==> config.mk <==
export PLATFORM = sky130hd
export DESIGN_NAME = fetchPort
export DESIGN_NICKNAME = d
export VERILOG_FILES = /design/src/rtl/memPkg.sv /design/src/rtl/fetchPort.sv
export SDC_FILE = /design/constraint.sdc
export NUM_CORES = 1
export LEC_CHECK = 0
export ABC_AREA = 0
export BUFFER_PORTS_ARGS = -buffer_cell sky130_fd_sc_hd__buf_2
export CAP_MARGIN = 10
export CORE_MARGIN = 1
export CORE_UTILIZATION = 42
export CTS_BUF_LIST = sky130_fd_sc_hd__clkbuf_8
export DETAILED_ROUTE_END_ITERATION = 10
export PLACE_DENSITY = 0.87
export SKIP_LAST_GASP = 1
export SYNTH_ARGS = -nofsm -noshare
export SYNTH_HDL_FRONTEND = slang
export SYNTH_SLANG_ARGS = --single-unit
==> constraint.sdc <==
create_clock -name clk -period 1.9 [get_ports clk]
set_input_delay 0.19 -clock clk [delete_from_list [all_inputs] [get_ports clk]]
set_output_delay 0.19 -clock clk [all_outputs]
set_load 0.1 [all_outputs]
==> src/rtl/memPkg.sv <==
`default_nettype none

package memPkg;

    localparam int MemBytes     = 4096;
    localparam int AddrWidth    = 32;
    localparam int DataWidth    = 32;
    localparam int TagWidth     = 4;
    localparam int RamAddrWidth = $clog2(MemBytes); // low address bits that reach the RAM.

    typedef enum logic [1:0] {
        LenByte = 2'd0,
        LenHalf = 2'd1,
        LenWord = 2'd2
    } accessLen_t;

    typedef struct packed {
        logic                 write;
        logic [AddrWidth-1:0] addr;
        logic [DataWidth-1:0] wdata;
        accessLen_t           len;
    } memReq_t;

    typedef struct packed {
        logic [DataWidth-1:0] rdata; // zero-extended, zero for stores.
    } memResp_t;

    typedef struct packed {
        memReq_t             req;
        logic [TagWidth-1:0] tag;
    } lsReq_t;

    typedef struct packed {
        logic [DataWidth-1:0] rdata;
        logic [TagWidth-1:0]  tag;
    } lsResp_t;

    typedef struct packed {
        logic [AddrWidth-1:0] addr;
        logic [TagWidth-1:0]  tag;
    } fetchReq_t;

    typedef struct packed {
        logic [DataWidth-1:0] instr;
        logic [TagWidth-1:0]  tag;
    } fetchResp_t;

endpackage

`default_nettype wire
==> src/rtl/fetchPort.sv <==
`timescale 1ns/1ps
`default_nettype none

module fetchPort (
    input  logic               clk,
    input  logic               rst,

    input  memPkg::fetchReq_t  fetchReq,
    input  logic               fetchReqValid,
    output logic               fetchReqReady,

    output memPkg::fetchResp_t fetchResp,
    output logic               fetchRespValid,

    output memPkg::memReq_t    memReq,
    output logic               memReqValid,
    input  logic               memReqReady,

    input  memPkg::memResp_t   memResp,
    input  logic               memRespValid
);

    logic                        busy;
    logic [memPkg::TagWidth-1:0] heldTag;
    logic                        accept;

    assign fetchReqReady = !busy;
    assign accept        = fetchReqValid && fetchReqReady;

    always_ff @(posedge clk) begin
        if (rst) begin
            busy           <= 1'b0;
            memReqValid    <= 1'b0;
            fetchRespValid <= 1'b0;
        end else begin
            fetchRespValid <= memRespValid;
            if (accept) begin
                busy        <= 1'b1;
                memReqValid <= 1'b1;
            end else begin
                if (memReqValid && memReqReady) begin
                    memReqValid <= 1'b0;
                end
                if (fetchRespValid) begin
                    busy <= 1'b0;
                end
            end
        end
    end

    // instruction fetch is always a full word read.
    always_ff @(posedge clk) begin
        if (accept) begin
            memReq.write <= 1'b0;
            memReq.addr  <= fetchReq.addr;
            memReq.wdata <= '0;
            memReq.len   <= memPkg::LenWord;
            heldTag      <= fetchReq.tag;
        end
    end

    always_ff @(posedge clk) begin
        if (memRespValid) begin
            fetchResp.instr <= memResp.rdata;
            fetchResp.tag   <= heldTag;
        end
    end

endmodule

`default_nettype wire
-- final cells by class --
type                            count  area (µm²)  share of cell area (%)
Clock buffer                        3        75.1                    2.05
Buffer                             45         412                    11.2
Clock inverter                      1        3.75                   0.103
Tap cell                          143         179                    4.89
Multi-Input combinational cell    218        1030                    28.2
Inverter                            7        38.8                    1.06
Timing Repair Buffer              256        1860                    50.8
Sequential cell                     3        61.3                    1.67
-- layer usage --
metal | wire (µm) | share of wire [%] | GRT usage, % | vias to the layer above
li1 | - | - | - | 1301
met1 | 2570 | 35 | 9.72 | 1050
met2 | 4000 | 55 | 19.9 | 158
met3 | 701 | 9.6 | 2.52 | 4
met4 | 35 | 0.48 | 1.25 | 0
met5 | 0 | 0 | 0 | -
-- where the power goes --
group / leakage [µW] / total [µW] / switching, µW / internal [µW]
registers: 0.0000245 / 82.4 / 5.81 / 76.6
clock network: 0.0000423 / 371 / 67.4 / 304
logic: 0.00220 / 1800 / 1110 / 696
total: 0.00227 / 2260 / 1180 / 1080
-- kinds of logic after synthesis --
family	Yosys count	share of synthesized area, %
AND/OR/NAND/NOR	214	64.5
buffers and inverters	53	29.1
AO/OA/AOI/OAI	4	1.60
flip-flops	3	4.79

◇ ◇ ◇ ◇ ◇

**Requirement:** Print nothing but the lines from the line with "met3 | 701 | 9.6 | 2.52 | 4" to the last line of the records above. Both of those lines count.

**Task response:**
met3 | 701 | 9.6 | 2.52 | 4
met4 | 35 | 0.48 | 1.25 | 0
met5 | 0 | 0 | 0 | -
-- where the power goes --
group / leakage [µW] / total [µW] / switching, µW / internal [µW]
registers: 0.0000245 / 82.4 / 5.81 / 76.6
clock network: 0.0000423 / 371 / 67.4 / 304
logic: 0.00220 / 1800 / 1110 / 696
total: 0.00227 / 2260 / 1180 / 1080
-- kinds of logic after synthesis --
family	Yosys count	share of synthesized area, %
AND/OR/NAND/NOR	214	64.5
buffers and inverters	53	29.1
AO/OA/AOI/OAI	4	1.60
flip-flops	3	4.79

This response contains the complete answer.